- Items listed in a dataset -
◇ ◇ ◇ ◇
This is an optimization exercise on Yosys and OpenROAD, whose aim is small area, a short achievable clock period and few clock cycles per item, not a production implementation.
At most, simulation tests tie the RTL to the original design; equivalence was not proved.
Power and IR drop assume default switching activity.

Design bst_engine_top, start of the top module:
module bst_engine_top (
    input  logic              aclk,
    input  logic              aresetn,
    input  logic              req_valid,
    output logic              req_ready,
    input  logic [47:0]       req,
    output logic              cpl_valid,
    input  logic              cpl_ready,
    output logic [32:0]       cpl
);
clock: 4.0 ns
lec_check: 0
abc_clock_period_in_ps: 1500
cap_margin: 10
core_margin: 2
core_utilization: 70
cts_cluster_diameter: 150
cts_cluster_size: 25
setup_slack_margin: 2.1
slew_margin: 10
standard.sh (not shown) runs the stock make flow with config.mk's settings and CLKGATE_MAP_FILE= SYNTH_SCRIPT=/design/flow/synth_recipe.tcl, a recipe that flattens the netlist after the stock synthesis.
==> flow/flow/run.sh <==
#!/bin/bash
# The standard layout, with faster port buffers.
set -euo pipefail
bash standard.sh "BUFFER_PORTS_ARGS=-buffer_cell sky130_fd_sc_hd__buf_4" finish > standard.log 2>&1
Testbench counts at the start, summed over its fixed seeds: cycles 12,672, items 12,288.
Next try:
CAP_MARGIN = 20   (was 10)
CORE_UTILIZATION = 60   (was 70)
CTS_CLUSTER_DIAMETER = 100   (was 150)
CTS_CLUSTER_SIZE = 30   (was 25)
SETUP_SLACK_MARGIN = 2.0   (was 2.1)
SLEW_MARGIN = 20   (was 10)
Result: The new run produced a clean layout. First-iteration DRC count went up slightly. Non-clock buffer count went down by 14. Die area went up by about a fifth. Count of clock-buffer cells in the layout went down by 3.
Next try:
CORE_UTILIZATION = 70   (was 60)
CTS_CLUSTER_DIAMETER = 150   (was 100)
CTS_CLUSTER_SIZE = 25   (was 30)
Result: Die area goes down by 14%. Setup slack gains 0.016 ns. Sequential power stays flat. Wire length goes down by 2.7%. Sequential share of layout area goes down by 0.97 points. Register-to-register slack loses 0.09 ns. Power goes up by 2.8%. Critical path depth goes up by 1. Utilization goes up by 12 points.
Next try:
CORE_UTILIZATION = 60   (was 70)
SETUP_SLACK_MARGIN = 1.9   (was 2.0)
What happened: Routed wire length rises by 0.87%. Utilization drops by 12 points. Area after synthesis stays the same. Cell area came out lower by 0.98%. Die area went up by 16%. Register-to-register slack is about the same. Power stays flat. Worst setup slack got worse by 0.035 ns.

Setup of old:
bst_engine_top, a different RTL version from the one above (not shown whole).
For scale: ~1400 cells after synthesis, about 750 flip-flops.
Design bst_engine_top, start of the top module:
module bst_engine_top (
    input  logic              aclk,
    input  logic              aresetn,
    input  logic              req_valid,
    output logic              req_ready,
    input  logic [47:0]       req,
    output logic              cpl_valid,
    input  logic              cpl_ready,
    output logic [32:0]       cpl
);
export LEC_CHECK = 0
export ABC_CLOCK_PERIOD_IN_PS = 1000
export CAP_MARGIN = 20
export CORE_MARGIN = 2
export CORE_UTILIZATION = 60
export CTS_CLUSTER_DIAMETER = 150
export CTS_CLUSTER_SIZE = 25
export SETUP_SLACK_MARGIN = 2.0
export SLEW_MARGIN = 20
create_clock -name core_clock -period 4.0 [get_ports {aclk}]
Scripts as last shown in full above: flow/flow/run.sh
Changes in new relative to old:
# old
export LEC_CHECK = 0
export ABC_CLOCK_PERIOD_IN_PS = 1000
export CAP_MARGIN = 20
export CORE_MARGIN = 2
export CORE_UTILIZATION = 60
export CTS_CLUSTER_DIAMETER = 150
export CTS_CLUSTER_SIZE = 25
export SETUP_SLACK_MARGIN = 2.0
export SLEW_MARGIN = 20
create_clock -name core_clock -period 4.0 [get_ports {aclk}]
# new
export LEC_CHECK = 0
export ABC_CLOCK_PERIOD_IN_PS = 1500
export CAP_MARGIN = 20
export CORE_MARGIN = 2
export CORE_UTILIZATION = 60
export SETUP_SLACK_MARGIN = 2.0
export SLEW_MARGIN = 20
create_clock -name core_clock -period 4.0 [get_ports {aclk}]
## What came out
new reports a higher part of the total power dissipated in the clock network than old does.
Taking old as the reference, in new global-route track usage on met1 now larger; sequential share of layout area now smaller; total power now larger.
Delta (new minus old): count of clock-buffer cells in the layout climbed 120%, first-pass GRT wire length climbed 1.9 mm.
Function was not checked in any run of this note: the RTL went through the layout flow alone.

bst_engine_top, a different RTL version from the one above (not shown whole).
Size: about 1,400 cells after synthesis, ~710 flip-flops, about 87 I/O pins.
Settings: LEC_CHECK=0, ABC_CLOCK_PERIOD_IN_PS=1500, CAP_MARGIN=20, CORE_MARGIN=2, CORE_UTILIZATION=60, CTS_CLUSTER_DIAMETER=150, CTS_CLUSTER_SIZE=25, SETUP_SLACK_MARGIN=2.2, SLEW_MARGIN=20; clock period 4.0 ns.
Scripts as last shown in full above: flow/flow/run.sh
==> next run, changes <==
SETUP_SLACK_MARGIN = 2.0   (was 2.2)
What happened: Power hardly moves. Core utilization went down by 0.84 points. Clock power stays flat.
Function was not checked in any run of this note: the RTL went through the layout flow alone.

afterwards: timing with drivers on the ports:
The results above use ideal ports. As a check the final layouts listed here were re-extracted and re-timed, cells and wires unchanged. Step 1 (the two cells are an assumption about what drives the block):
set clk [get_ports {aclk}]
set_driving_cell -lib_cell sky130_fd_sc_hd__clkbuf_16 $clk
set_driving_cell -lib_cell sky130_fd_sc_hd__buf_2 [delete_from_list [all_inputs] $clk]
Step 2 times the ports against the registers' clock, not the clock port: input delays grow and output delays shrink by t, the midpoint of the rising clock arrivals with the driver on. Three values: ideal, step 1, step 2; two values: the first two.
run | shift t [ns] | setup WS [ns] | worst hold slack (ns) | worst data-port slew with drivers (ns) | cell pins on the clock port's net
the first run of note 1 | 0.635 | 1.980 / 1.923 / 1.643 | 0.093 / 0.060 / 0.539 | 0.08 | 1
the second run of note 1 | 0.675 | 1.957 / 1.901 / 1.581 | 0.039 / 0.005 / 0.555 | 0.09 | 1
the third run of note 1 | 0.625 | 1.973 / 1.943 / 1.597 | 0.107 / 0.076 / 0.559 | 0.11 | 1
the fourth run of note 1 | 0.635 | 1.939 / 1.881 / 1.585 | 0.101 / 0.067 / 0.552 | 0.08 | 1
old | 0.634 | 1.943 / 1.886 / 1.775 | 0.089 / 0.056 / 0.550 | 0.10 | 1
new | 0.655 | 1.851 / 1.851 / 1.767 | 0.080 / 0.046 / 0.541 | 0.09 | 1
the first run of note 3 | 0.639 | 1.565 / 1.565 / 1.059 | 0.096 / 0.059 / 0.572 | 0.12 | 1
the second run of note 3 | 0.639 | 1.599 / 1.599 / 1.023 | 0.095 / 0.061 / 0.574 | 0.11 | 1
After both steps every run listed still meets setup and hold. The setup slack of the second run of note 3, which loses most, moves by 0.000 ns with the drivers and by -0.576 ns with both steps.
From an optimization exercise on the open Yosys and OpenROAD flow, aimed at small area, a short achievable clock period and few clock cycles per item; shortcuts taken in it are not production practice.
At most, simulation tests tie the RTL to the original design; equivalence was not proved.

==> delta: inputs <==
Design hough_top, start of the top module:
module hough_top (
    input  logic                   clk,
    input  logic                   reset_n,
    input  logic                   start,
    output logic                   busy,
    output logic                   done,
    input  logic                   wr_en,
    input  logic [7:0]             wr_addr,
    input  logic [7:0]             wr_data,
    output logic [7:0]             num_lines,
    output logic [4*8-1:0] line_rho,
    output logic [4*8-1:0] line_theta,
    output logic [4*8-1:0] line_votes
);
clock: 12.0 ns
lec_check: 0
abc_area: 1
cap_margin: 20
core_margin: 2
core_utilization: 60
cts_cluster_diameter: 80
cts_cluster_size: 24
slew_margin: 20
synth_memory_max_bits: 65536
standard.sh (not shown) runs the stock make flow with config.mk's settings and CLKGATE_MAP_FILE= SYNTH_SCRIPT=/design/flow/synth_recipe.tcl, a recipe that flattens the netlist after the stock synthesis.
==> flow/flow/run.sh <==
#!/bin/bash
set -euo pipefail
MARGIN=${MARGIN:-8.4}
ABCP=${ABCP:-3500}
bash standard.sh SETUP_SLACK_MARGIN=$MARGIN ABC_CLOCK_PERIOD_IN_PS=$ABCP finish > flow_make.log 2>&1
==> zinc (differences from delta) <==
--- a/flow/design.v
+++ b/flow/design.v
@@ -71,18 +71,15 @@
     logic          p_run, p_fetch, p_more;
     logic          pix_v;
     logic [7:0]    pix_q;
     logic [15:0]   hrem;            
     logic [3:0]    hy;
     logic [15:0]   h_above;         
     logic [15:0]   hnz_q;           
-    logic [255:0]  hitv;            
-    logic [255:0]  hit8v;           
-    logic [15:0]   hnz8_q;          
-    logic [15:0]   h_row5, h_row8;
+    logic [255:0]  hitv;
     logic [15:0]   h_low, h_after, h_cand, h_take, h_row, h_gt, h_above_nx;
     logic          h_run, h_fetch, h_more;
     logic          skip8_q;         
     logic          cv_q;            
     logic          hv_q;            
     logic [3:0]    ht_q;
     logic [63:0]   codes_q;
@@ -148,44 +145,36 @@
             if (wq_en && (wq_addr == 5'(i))) written[i] <= 1'b1;
             else if (clr) written[i] <= 1'b0;
         end
     end
     assign h_run   = (state == S_HIT);
     assign h_low   = low16(hrem);
     assign h_after = hrem & ~h_low;
-    assign h_cand  = (skip8_q ? hnz8_q : hnz_q) & h_gt;
+    assign h_cand  = hnz_q & h_gt;
     assign h_take  = low16(h_cand);
     assign h_gt    = h_above;
     always_comb begin
         logic seen;
         seen = 1'b0;
         for (int i = 0; i < 16; i++) begin
             h_above_nx[i] = seen;
             seen = seen || h_cand[i];
         end
     end
     assign h_fetch = h_run && (h_after == '0) && (h_cand != '0);
     always_comb begin
-        h_row5 = '0;
-        h_row8 = '0;
-        for (int i = 0; i < 16; i++) begin
-            h_row5 = h_row5 | (hitv[16*i +: 16] & {16{h_take[i]}});
-            h_row8 = h_row8 | (hit8v[16*i +: 16] & {16{h_take[i]}});
-        end
+        h_row = '0;
+        for (int i = 0; i < 16; i++) h_row = h_row | (hitv[16*i +: 16] & {16{h_take[i]}});
     end
-    assign h_row = skip8_q ? h_row8 : h_row5;
     assign h_more = (hrem != '0) || (h_cand != '0);
     always_ff @(posedge clk) begin
         if (h_run && h_fetch) hy <= enc16(h_take);
     end
     always_ff @(posedge clk) begin
-        for (int i = 0; i < 16; i++) begin
-            hnz_q[i]  <= |hitv[16*i +: 16];
-            hnz8_q[i] <= |hit8v[16*i +: 16];
-        end
+        for (int i = 0; i < 16; i++) hnz_q[i] <= |hitv[16*i +: 16];
         if (!h_run) begin
             hrem    <= '0;
             h_above <= '1;
         end else if (h_fetch) begin
             hrem    <= h_row;
             h_above <= h_above_nx;
         end else begin
@@ -275,24 +264,23 @@
                 localparam int W = int'(CELL_W[(r*16 + t)*3 +: 3]);
                 if (W > 0) begin : g_cell
                     logic [W-1:0] q;
                     always_ff @(posedge clk) begin
                         if (wsel[r]) q <= nxt[W-1:0];
                     end
                     assign cellv[(r*16 + t)*6 +: 6] = 6'(q);
-                    assign hitv[r*16 + t] = (q >= W'(5));
-                    if (W > 3) begin : g_8
-                        assign hit8v[r*16 + t] = (q >= W'(8));
-                    end else begin : g_n8
-                        assign hit8v[r*16 + t] = 1'b0;
+                    if (W > 3) begin : g_f8
+                        assign hitv[r*16 + t] = (q >= W'(5)) &&
+                                                (!skip8_q || (q >= W'(8)));
+                    end else begin : g_nf8
+                        assign hitv[r*16 + t] = (q >= W'(5)) && !skip8_q;
                     end
                 end else begin : g_none
                     assign cellv[(r*16 + t)*6 +: 6] = 6'd0;
                     assign hitv[r*16 + t] = 1'b0;
-                    assign hit8v[r*16 + t] = 1'b0;
                 end
             end
         end
     endgenerate
     always_comb begin
         rdv = '0;
         for (int i = 0; i < 16; i++) rdv = rdv | (rd[i*6 +: 6] & {6{ht_q == 4'(i)}});
==> flow/flow/run.sh (replaced) <==
#!/bin/bash
set -euo pipefail
MARGIN=${MARGIN:-8.2}
ABCP=${ABCP:-3500}
bash standard.sh SETUP_SLACK_MARGIN=$MARGIN ABC_CLOCK_PERIOD_IN_PS=$ABCP finish > flow_make.log 2>&1
- ABC_AREA: 1 -> default
- CORE_UTILIZATION: 60 -> 65
- CTS_CLUSTER_SIZE: 24 -> 30
==> qor summary <==
item	delta	zinc
Status	no timing/DRC/antenna violations	no timing/DRC/antenna violations
Sinks on the clock net	1535	1519
Number of cell rows	132	127
Reg-to-reg slack, setup	8290 ps	8030 ps
Die W	366 um	352 um
Synthesized cell area	78400 sq um	78600 sq um
Routed length on met2	131000 um	125000 um
Filler cell count in the final layout	10.7k	8751
Layout area overhead	8.73%	6.34%
Slew headroom	8.31%	5.15%
DR pass1 iterations	13	10
Max frequency	0.269 GHz	0.252 GHz
Global routing usage on met2	67.1%	68.3%
Post-Route Utilization	65.8%	69.6%
Floorplan die area	134000 sq um	124000 sq um
Layout net count	9356	7428
Number of sequential storage elements	1535	1519
Final std cell area, no fill	85300 sq um	83600 sq um
Placed cells	10.8k	8769
Final worst slack	8280 ps	8030 ps
Final worst path period share	31.0%	33.1%
Area of the core	130000 sq um	120000 sq um
Hold path start	py[2]	py[3]
Testbench counts of delta, summed over its fixed seeds: cycles 5,014, frames 96.
Only the layout flow was run in zinc; the RTL was not checked for function there.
◇ ◇ ◇ ◇
- Required work -
The output should be exactly the lines above from the line containing "For scale: ~1400" to the line containing "## What came out", inclusive, with no other lines.

- Result below -
For scale: ~1400 cells after synthesis, about 750 flip-flops.
Design bst_engine_top, start of the top module:
module bst_engine_top (
    input  logic              aclk,
    input  logic              aresetn,
    input  logic              req_valid,
    output logic              req_ready,
    input  logic [47:0]       req,
    output logic              cpl_valid,
    input  logic              cpl_ready,
    output logic [32:0]       cpl
);
export LEC_CHECK = 0
export ABC_CLOCK_PERIOD_IN_PS = 1000
export CAP_MARGIN = 20
export CORE_MARGIN = 2
export CORE_UTILIZATION = 60
export CTS_CLUSTER_DIAMETER = 150
export CTS_CLUSTER_SIZE = 25
export SETUP_SLACK_MARGIN = 2.0
export SLEW_MARGIN = 20
create_clock -name core_clock -period 4.0 [get_ports {aclk}]
Scripts as last shown in full above: flow/flow/run.sh
Changes in new relative to old:
# old
export LEC_CHECK = 0
export ABC_CLOCK_PERIOD_IN_PS = 1000
export CAP_MARGIN = 20
export CORE_MARGIN = 2
export CORE_UTILIZATION = 60
export CTS_CLUSTER_DIAMETER = 150
export CTS_CLUSTER_SIZE = 25
export SETUP_SLACK_MARGIN = 2.0
export SLEW_MARGIN = 20
create_clock -name core_clock -period 4.0 [get_ports {aclk}]
# new
export LEC_CHECK = 0
export ABC_CLOCK_PERIOD_IN_PS = 1500
export CAP_MARGIN = 20
export CORE_MARGIN = 2
export CORE_UTILIZATION = 60
export SETUP_SLACK_MARGIN = 2.0
export SLEW_MARGIN = 20
create_clock -name core_clock -period 4.0 [get_ports {aclk}]
## What came out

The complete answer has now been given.